> **YOUR GOAL**: Show every line of the data that includes the word "cells".

*** INPUT ***

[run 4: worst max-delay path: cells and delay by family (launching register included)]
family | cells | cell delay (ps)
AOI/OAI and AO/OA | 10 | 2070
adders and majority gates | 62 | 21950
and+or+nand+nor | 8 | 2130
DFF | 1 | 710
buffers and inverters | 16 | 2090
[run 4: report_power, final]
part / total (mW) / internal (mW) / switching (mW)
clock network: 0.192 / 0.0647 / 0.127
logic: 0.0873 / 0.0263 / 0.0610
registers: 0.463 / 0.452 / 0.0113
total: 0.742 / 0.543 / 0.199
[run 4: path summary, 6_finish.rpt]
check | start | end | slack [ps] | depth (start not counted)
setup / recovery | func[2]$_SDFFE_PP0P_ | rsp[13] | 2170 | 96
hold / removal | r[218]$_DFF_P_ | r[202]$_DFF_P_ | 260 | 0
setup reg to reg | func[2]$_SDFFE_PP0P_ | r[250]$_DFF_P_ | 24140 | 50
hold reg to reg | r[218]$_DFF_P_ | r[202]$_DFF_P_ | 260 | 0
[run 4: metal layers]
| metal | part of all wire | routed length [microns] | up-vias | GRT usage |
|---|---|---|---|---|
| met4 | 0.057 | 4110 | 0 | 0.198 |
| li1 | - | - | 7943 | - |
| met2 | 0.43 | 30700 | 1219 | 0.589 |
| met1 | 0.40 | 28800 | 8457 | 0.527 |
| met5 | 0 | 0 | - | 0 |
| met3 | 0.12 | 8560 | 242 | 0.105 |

*** End of INPUT ***

> **WRITTEN RESPONSE**:
[run 4: worst max-delay path: cells and delay by family (launching register included)]
family | cells | cell delay (ps)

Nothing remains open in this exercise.